Bob couldn’t see the beach through the row of terraced houses that he lived behind. If he’d ever bothered to look out of the bay widow at the end of his caravan, though, he’d have had a fantastic view past the railway line over Borth Bog: Cors Fochno, two-hundred and sixty-four acres of raised peat mire. Bob kept those curtains drawn, couldn’t be bothered with the effort of opening them. It was, I’ll allow, a bit of a drag, literally. Formerly bright fuchsia pink, the curtains were sun-bleached and desiccated. The caravan itself wasn’t even registered as a shed. It had no permission at all.
When one of them remembered, Bob paid the woman who owned the garden in which his caravan slumped something by way of rent or towards the electricity bill. His ‘sort-of landlady’ lived in the three-storey house between Bob, the beach and the sea. Mad Alice, people called her, though she never did anything even slightly insane. Unless it was insane to own six dogs, all old, mostly crocked in some way, a leg missing here, a deaf ear or two there. These dogs she trailed daily along the beach, meeting most everyone in town, greeting all and sundry while they fussed over her charges, anyway the least malodorous of the pack. Her Cavalier King Charles Spaniel, Jason, moved like a spastic Jack-in-the-Box, trotting with its front legs while the rear caught up in a series of sporadic flea-hops. Strangely, people were particularly fond of Jason.

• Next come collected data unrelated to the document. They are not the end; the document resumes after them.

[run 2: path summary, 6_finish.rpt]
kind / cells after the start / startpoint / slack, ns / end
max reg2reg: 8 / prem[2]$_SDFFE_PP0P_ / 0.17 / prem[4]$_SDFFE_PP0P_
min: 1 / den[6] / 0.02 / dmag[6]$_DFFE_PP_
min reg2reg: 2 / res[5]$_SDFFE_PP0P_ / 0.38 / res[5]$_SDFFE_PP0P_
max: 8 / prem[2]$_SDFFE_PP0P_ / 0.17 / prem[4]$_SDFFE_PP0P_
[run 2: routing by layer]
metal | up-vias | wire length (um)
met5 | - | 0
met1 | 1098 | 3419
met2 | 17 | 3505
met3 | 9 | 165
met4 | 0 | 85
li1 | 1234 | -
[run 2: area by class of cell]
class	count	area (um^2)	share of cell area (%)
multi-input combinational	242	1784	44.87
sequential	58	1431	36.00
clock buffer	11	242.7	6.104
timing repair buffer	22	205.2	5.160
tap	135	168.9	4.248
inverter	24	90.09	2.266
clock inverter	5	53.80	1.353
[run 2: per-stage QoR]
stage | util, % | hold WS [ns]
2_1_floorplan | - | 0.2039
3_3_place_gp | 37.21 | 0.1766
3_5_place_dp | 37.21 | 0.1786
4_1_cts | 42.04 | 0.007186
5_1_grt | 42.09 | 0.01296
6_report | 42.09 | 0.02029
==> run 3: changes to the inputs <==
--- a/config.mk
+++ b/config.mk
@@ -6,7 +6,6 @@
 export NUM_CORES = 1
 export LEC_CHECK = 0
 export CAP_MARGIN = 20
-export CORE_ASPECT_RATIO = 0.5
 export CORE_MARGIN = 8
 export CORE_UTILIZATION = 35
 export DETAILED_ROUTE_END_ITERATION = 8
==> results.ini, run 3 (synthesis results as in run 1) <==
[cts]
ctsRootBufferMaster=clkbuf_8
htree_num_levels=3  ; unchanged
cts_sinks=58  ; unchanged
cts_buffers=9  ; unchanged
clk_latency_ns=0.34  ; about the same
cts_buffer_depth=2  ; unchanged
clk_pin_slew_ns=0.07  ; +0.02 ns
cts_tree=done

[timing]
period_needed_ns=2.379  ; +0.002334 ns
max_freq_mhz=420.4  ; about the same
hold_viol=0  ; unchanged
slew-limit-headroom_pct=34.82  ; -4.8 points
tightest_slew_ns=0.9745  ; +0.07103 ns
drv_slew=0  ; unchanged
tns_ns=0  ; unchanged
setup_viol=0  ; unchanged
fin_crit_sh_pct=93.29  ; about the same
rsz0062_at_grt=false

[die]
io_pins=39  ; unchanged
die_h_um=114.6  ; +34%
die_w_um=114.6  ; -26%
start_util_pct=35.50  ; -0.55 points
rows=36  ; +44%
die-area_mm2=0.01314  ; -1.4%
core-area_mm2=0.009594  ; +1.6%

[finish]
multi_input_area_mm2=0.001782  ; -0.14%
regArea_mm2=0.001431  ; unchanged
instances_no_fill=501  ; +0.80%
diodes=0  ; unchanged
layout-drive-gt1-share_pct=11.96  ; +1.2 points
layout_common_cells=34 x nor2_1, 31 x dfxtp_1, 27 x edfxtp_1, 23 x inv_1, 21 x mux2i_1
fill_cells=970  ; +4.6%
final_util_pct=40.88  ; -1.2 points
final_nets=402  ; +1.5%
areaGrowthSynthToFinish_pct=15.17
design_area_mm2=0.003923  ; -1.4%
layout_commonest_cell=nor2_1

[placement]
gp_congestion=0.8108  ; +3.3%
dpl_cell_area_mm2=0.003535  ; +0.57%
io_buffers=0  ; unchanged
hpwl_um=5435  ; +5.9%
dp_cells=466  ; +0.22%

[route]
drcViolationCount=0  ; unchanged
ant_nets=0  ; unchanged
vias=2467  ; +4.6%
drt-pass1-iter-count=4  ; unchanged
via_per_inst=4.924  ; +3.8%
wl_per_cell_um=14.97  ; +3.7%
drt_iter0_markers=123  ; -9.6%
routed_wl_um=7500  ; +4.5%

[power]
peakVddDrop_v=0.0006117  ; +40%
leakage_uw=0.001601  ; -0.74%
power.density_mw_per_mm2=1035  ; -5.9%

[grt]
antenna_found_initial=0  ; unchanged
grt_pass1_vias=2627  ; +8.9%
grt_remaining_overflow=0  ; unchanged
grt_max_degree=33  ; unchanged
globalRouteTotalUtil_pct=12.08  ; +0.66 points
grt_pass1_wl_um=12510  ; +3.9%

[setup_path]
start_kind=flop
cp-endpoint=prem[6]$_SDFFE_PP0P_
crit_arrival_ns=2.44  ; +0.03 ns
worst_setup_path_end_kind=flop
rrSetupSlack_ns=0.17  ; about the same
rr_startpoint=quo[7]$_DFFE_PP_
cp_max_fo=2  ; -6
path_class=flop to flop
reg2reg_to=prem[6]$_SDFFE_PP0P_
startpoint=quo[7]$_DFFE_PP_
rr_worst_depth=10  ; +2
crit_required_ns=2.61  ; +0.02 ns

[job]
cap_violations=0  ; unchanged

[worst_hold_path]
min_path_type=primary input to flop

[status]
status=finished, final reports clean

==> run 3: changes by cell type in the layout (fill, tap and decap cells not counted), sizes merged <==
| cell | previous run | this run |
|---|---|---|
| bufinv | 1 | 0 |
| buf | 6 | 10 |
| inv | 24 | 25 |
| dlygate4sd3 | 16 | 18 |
[src/rtl/hello_pkg.sv]
// Shared types and constants for the HELLO display decoder: character codes,
// segment patterns, rotation table and FSM states.
package hello_pkg;

    typedef enum logic [2:0] {
        BLANK   = 3'd0,
        H       = 3'd1,
        E       = 3'd2,
        L       = 3'd3,
        O       = 3'd4,
        INVALID = 3'd7
    } char_t;

    // Active-low segment patterns, bit 6 = g ... bit 0 = a.
    localparam logic [6:0] SEG_H     = 7'b0001001;
    localparam logic [6:0] SEG_E     = 7'b0000110;
    localparam logic [6:0] SEG_L     = 7'b1000111;
    localparam logic [6:0] SEG_O     = 7'b1000000;
    localparam logic [6:0] SEG_BLANK = 7'b1111111;

    localparam int NUM_ROT = 5;

    // Character codes per rotation, [14:12] = HEX4 ... [2:0] = HEX0.
    localparam logic [NUM_ROT-1:0][14:0] ROT_TABLE = {
        15'b100_001_010_011_011,   // 4: O H E L L
        15'b011_100_001_010_011,   // 3: L O H E L
        15'b011_011_100_001_010,   // 2: L L O H E
        15'b010_011_011_100_001,   // 1: E L L O H
        15'b001_010_011_011_100    // 0: H E L L O
    };

    typedef enum logic {
        S_WAIT = 1'b0,
        S_LOCK = 1'b1
    } state_t;

    function automatic logic [2:0] rot_inc(input logic [2:0] r);
        return (r == 3'd4) ? 3'd0 : r + 3'd1;
    endfunction

    function automatic logic [2:0] rot_dec(input logic [2:0] r);
        return (r == 3'd0) ? 3'd4 : r - 3'd1;
    endfunction

endpackage

[src/rtl/seg7_to_char.sv]
// Combinational decode of one active-low 7-segment pattern to a character code.
module seg7_to_char
    import hello_pkg::*;
(
    input  logic [6:0] seg,
    output char_t      ch
);

    always_comb begin
        case (seg)
            SEG_H:     ch = H;
            SEG_E:     ch = E;
            SEG_L:     ch = L;
            SEG_O:     ch = O;
            SEG_BLANK: ch = BLANK;
            default:   ch = INVALID;
        endcase
    end

endmodule

[src/rtl/hex_hello_decoder.sv]
// Debounces the five HEX buses, decodes them and reports which HELLO rotation
// is displayed, with change and step-direction pulses on each acceptance.
module hex_hello_decoder
    import hello_pkg::*;
#(
    parameter int STABLE_CYCLES = 4
) (
    input  logic        CLOCK_50,
    input  logic        resetn,
    input  logic [6:0]  HEX4,
    input  logic [6:0]  HEX3,
    input  logic [6:0]  HEX2,
    input  logic [6:0]  HEX1,
    input  logic [6:0]  HEX0,
    output logic [14:0] chars,
    output logic [2:0]  rot_idx,
    output logic        rot_valid,
    output logic        err,
    output logic        new_pulse,
    output logic        step_right,
    output logic        step_left
);

    logic [34:0] din;
    logic [34:0] sample_q;
    logic [34:0] acc_q;
    logic [7:0]  cnt_q;
    logic        has_acc_q;
    logic        prev_valid_q;
    state_t      state_q, state_d;

    char_t       dec [5];
    logic [14:0] dec_chars;
    logic        stable;
    logic        changed;
    logic        accept;
    logic        match;
    logic [2:0]  k;

    logic [14:0] chars_d;
    logic [2:0]  rot_idx_d;
    logic        rot_valid_d, err_d, new_d, right_d, left_d;

    assign din = {HEX4, HEX3, HEX2, HEX1, HEX0};

    for (genvar i = 0; i < 5; i++) begin : g_dec
        seg7_to_char u_dec (
            .seg (sample_q[7*i +: 7]),
            .ch  (dec[i])
        );
    end

    always_comb begin
        for (int i = 0; i < 5; i++) begin
            dec_chars[3*i +: 3] = dec[i];
        end
    end

    // Sample register and run-length counter of identical captures.
    // NOTE: sequential state uses non-blocking assignments so every register
    // samples the pre-edge values of the others.
    always_ff @(posedge CLOCK_50 or negedge resetn) begin
        if (!resetn) begin
            sample_q <= '1;
            cnt_q    <= 8'd0;
        end else begin
            sample_q <= din;
            if (din == sample_q) begin
                cnt_q <= (cnt_q == 8'hFF) ? cnt_q : cnt_q + 8'd1;
            end else begin
                cnt_q <= 8'd1;
            end
        end
    end

    assign stable  = (cnt_q >= 8'(STABLE_CYCLES));
    assign changed = (sample_q != acc_q);
    // A changed sample can already be stable while locked only when one capture suffices.
    assign accept  = stable && ((state_q == S_WAIT) || changed);

    always_ff @(posedge CLOCK_50 or negedge resetn) begin
        if (!resetn) begin
            state_q <= S_WAIT;
        end else begin
            state_q <= state_d;
        end
    end

    always_comb begin
        // NOTE: every combinationally assigned signal gets a default first so
        // no path through the block can infer a latch.
        state_d = state_q;
        case (state_q)
            S_WAIT:  if (stable) state_d = S_LOCK;
            S_LOCK:  if (changed && !stable) state_d = S_WAIT;
            default: state_d = S_WAIT;
        endcase
    end

    always_comb begin
        match = 1'b0;
        k     = 3'd0;
        for (int r = 0; r < NUM_ROT; r++) begin
            if (dec_chars == ROT_TABLE[3'(r)]) begin
                match = 1'b1;
                k     = 3'(r);
            end
        end

        chars_d     = chars;
        rot_idx_d   = rot_idx;
        rot_valid_d = rot_valid;
        err_d       = err;
        new_d       = 1'b0;
        right_d     = 1'b0;
        left_d      = 1'b0;
        if (accept) begin
            chars_d = dec_chars;
            new_d   = !has_acc_q || changed;
            if (match) begin
                rot_idx_d   = k;
                rot_valid_d = 1'b1;
                err_d       = 1'b0;
                // rot_idx still holds the previous valid rotation here.
                right_d     = prev_valid_q && (k == rot_inc(rot_idx));
                left_d      = prev_valid_q && (k == rot_dec(rot_idx));
            end else begin
                rot_valid_d = 1'b0;
                err_d       = 1'b1;
            end
        end
    end

    always_ff @(posedge CLOCK_50 or negedge resetn) begin
        if (!resetn) begin
            acc_q        <= '1;
            has_acc_q    <= 1'b0;
            prev_valid_q <= 1'b0;
            chars        <= '0;
            rot_idx      <= 3'd0;
            rot_valid    <= 1'b0;
            err          <= 1'b0;
            new_pulse    <= 1'b0;
            step_right   <= 1'b0;
            step_left    <= 1'b0;
        end else begin
            if (accept) begin
                acc_q        <= sample_q;
                has_acc_q    <= 1'b1;
                prev_valid_q <= prev_valid_q | match;
            end
            chars      <= chars_d;
            rot_idx    <= rot_idx_d;
            rot_valid  <= rot_valid_d;
            err        <= err_d;
            new_pulse  <= new_d;
            step_right <= right_d;
            step_left  <= left_d;
        end
    end

endmodule
$ cat src/rtl/ysyx_23060203_mdu.sv
// RV M-extension multiply/divide unit.
// Iterative shift-add multiplier, restoring divider, valid/ready handshake.
module ysyx_23060203_mdu #(
  parameter int XLEN    = 32,
  parameter int MUL_BPC = 2
) (
  input  logic            clock,
  input  logic            reset,
  input  logic            flush,
  input  logic            in_valid,
  output logic            in_ready,
  input  logic [2:0]      in_funct,
  input  logic [XLEN-1:0] in_a,
  input  logic [XLEN-1:0] in_b,
  output logic            out_valid,
  input  logic            out_ready,
  output logic [XLEN-1:0] out_result
);

  localparam int CW = $clog2(XLEN) + 1;
  localparam int MSTEPS = XLEN / MUL_BPC;
  localparam int PW = XLEN + MUL_BPC;

  typedef enum logic [1:0] {
    IDLE, MUL, DIV, DONE
  } state_t;

  state_t              state;
  logic [CW-1:0]       cnt;
  logic [2*XLEN-1:0]   p;
  logic [XLEN-1:0]     m;
  logic [2:0]          fq;
  logic                an;
  logic                bn;
  logic [XLEN-1:0]     res;

  logic                sa;
  logic                sbs;
  logic                an_in;
  logic                bn_in;
  logic                div0;
  logic                ovf;
  logic [XLEN-1:0]     ma;
  logic [XLEN-1:0]     mb;
  logic [XLEN-1:0]     fast_res;

  logic [PW-1:0]       partial;
  logic [PW-1:0]       msum;
  logic [2*XLEN-1:0]   p_mul;
  logic [XLEN:0]       t;
  logic                ge;
  logic [XLEN-1:0]     rsub;
  logic [2*XLEN-1:0]   p_div;
  logic [2*XLEN-1:0]   p_nx;

  logic [2*XLEN-1:0]   prod;
  logic [XLEN-1:0]     quo;
  logic [XLEN-1:0]     rem;
  logic [XLEN-1:0]     fin;

  assign in_ready   = (state == IDLE);
  assign out_valid  = (state == DONE) & ~flush;
  assign out_result = res;

  // Request decode: signedness, magnitudes and the one-cycle special cases
  always_comb begin
    sa = (in_funct == 3'b001) | (in_funct == 3'b010) |
         (in_funct == 3'b100) | (in_funct == 3'b110);
    sbs = (in_funct == 3'b001) | (in_funct == 3'b100) |
          (in_funct == 3'b110);
    an_in = sa & in_a[XLEN-1];
    bn_in = sbs & in_b[XLEN-1];
    ma = an_in ? -in_a : in_a;
    mb = bn_in ? -in_b : in_b;
    div0 = in_funct[2] & (in_b == '0);
    ovf = in_funct[2] & ~in_funct[0] &
          (in_a == {1'b1, {(XLEN-1){1'b0}}}) & (in_b == '1);
    if (div0)
      fast_res = in_funct[1] ? in_a : '1;
    else
      fast_res = in_funct[1] ? '0 : in_a;
  end

  // One iteration step: MUL_BPC-bit shift-add or one restoring divide bit
  always_comb begin
    partial = '0;
    for (int i = 0; i < MUL_BPC; i++)
      if (p[i])
        partial = partial + (PW'(m) << i);
    msum  = partial + PW'(p[2*XLEN-1:XLEN]);
    p_mul = {msum, p[XLEN-1:MUL_BPC]};
    t     = {p[2*XLEN-1:XLEN], p[XLEN-1]};
    ge    = (t >= {1'b0, m});
    rsub  = t[XLEN-1:0] - m;
    p_div = {(ge ? rsub : t[XLEN-1:0]), p[XLEN-2:0], ge};
    p_nx  = (state == MUL) ? p_mul : p_div;
  end

  // Sign fix-up and result select from the final iteration
  always_comb begin
    prod = (an ^ bn) ? -p_nx : p_nx;
    quo  = (an ^ bn) ? -p_nx[XLEN-1:0] : p_nx[XLEN-1:0];
    rem  = an ? -p_nx[2*XLEN-1:XLEN] : p_nx[2*XLEN-1:XLEN];
    fin  = '0;
    unique case (1'b1)
      (fq == 3'b000):          fin = prod[XLEN-1:0];
      (!fq[2] && fq != 3'b0):  fin = prod[2*XLEN-1:XLEN];
      (fq[2] && !fq[1]):       fin = quo;
      (fq[2] && fq[1]):        fin = rem;
    endcase
  end

  // Control FSM with datapath registers
  always_ff @(posedge clock or negedge reset) begin
    if (!reset) begin
      state <= IDLE;
      cnt   <= '0;
      p     <= '0;
      m     <= '0;
      fq    <= '0;
      an    <= 1'b0;
      bn    <= 1'b0;
      res   <= '0;
    end else if (flush) begin
      state <= IDLE;
    end else begin
      unique case (state)
        IDLE: begin
          if (in_valid) begin
            fq  <= in_funct;
            an  <= an_in;
            bn  <= bn_in;
            cnt <= in_funct[2] ? CW'(XLEN) : CW'(MSTEPS);
            if (div0 | ovf) begin
              state <= DONE;
              res   <= fast_res;
            end else if (in_funct[2]) begin
              state <= DIV;
              p     <= {{XLEN{1'b0}}, ma};
              m     <= mb;
            end else begin
              state <= MUL;
              p     <= {{XLEN{1'b0}}, mb};
              m     <= ma;
            end
          end
        end
        MUL, DIV: begin
          p <= p_nx;
          if (cnt != '0)
            cnt <= cnt - 1'b1;
          if (cnt == CW'(1)) begin
            state <= DONE;
            res   <= fin;
          end
        end
        DONE: begin
          if (out_ready)
            state <= IDLE;
        end
        default: state <= IDLE;
      endcase
    end
  end

endmodule
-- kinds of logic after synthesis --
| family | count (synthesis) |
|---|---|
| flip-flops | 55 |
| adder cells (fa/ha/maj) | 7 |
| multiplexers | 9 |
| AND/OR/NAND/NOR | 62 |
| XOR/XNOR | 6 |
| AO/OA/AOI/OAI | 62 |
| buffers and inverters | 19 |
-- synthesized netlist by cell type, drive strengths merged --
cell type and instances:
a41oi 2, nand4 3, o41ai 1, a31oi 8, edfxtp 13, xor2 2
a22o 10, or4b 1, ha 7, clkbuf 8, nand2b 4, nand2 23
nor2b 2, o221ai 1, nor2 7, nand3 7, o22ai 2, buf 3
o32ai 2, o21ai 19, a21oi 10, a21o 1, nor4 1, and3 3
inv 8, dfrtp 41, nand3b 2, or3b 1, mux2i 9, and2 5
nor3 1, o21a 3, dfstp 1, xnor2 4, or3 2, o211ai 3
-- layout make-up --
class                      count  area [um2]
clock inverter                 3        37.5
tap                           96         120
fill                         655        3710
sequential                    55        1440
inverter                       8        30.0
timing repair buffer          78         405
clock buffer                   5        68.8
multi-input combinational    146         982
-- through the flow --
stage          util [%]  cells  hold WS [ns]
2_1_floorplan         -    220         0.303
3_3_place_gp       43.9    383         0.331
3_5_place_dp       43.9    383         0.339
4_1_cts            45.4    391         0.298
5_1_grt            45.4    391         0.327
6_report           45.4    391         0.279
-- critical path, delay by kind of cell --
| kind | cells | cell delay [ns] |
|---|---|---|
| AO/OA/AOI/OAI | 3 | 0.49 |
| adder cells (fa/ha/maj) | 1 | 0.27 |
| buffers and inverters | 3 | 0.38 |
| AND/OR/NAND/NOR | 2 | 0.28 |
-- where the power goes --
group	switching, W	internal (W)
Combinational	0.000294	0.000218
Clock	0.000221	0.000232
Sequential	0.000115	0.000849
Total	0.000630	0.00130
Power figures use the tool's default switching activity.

Mad Alice and Sticky Bob didn’t have a rental agreement or anything at all in writing. Most of the time, Bob just gave her the odd jar of produce or some promotional merchandise from ‘The Honey Factory’ where he worked, dispensing golden, amber and rich dark sweetness from around the world out of barrels into jars. Hence, Sticky Bob.
Bob drank at The Friendship Inn. Indeed, most of his wages ended up behind the bar in that quirksome pub, flaccid fivers lying in the till drawer smelling of mouldering clover or eucalyptus...
But I’m making Bob’s life sound seedy and it wasn’t, not particularly anyway. It was just a life like any other. A Borth life, true enough, so a tad offbeat, but not excessively disreputable and certainly not threatening, not in any way. Not then. There was a limited edition, locally produced T-shirt, popular among a coterie in the town, that petitioned ‘Keep Borth Weird!’ On the back was a fish, surfing a wave and smoking a joint. Bob just fit. Everyone in Borth had their story and everyone knew everyone else and all about them, though no-one had committed these fables to paper, or rather no-one admitted to that act.
It was in the Friendship that Sticky Bob first had the itch.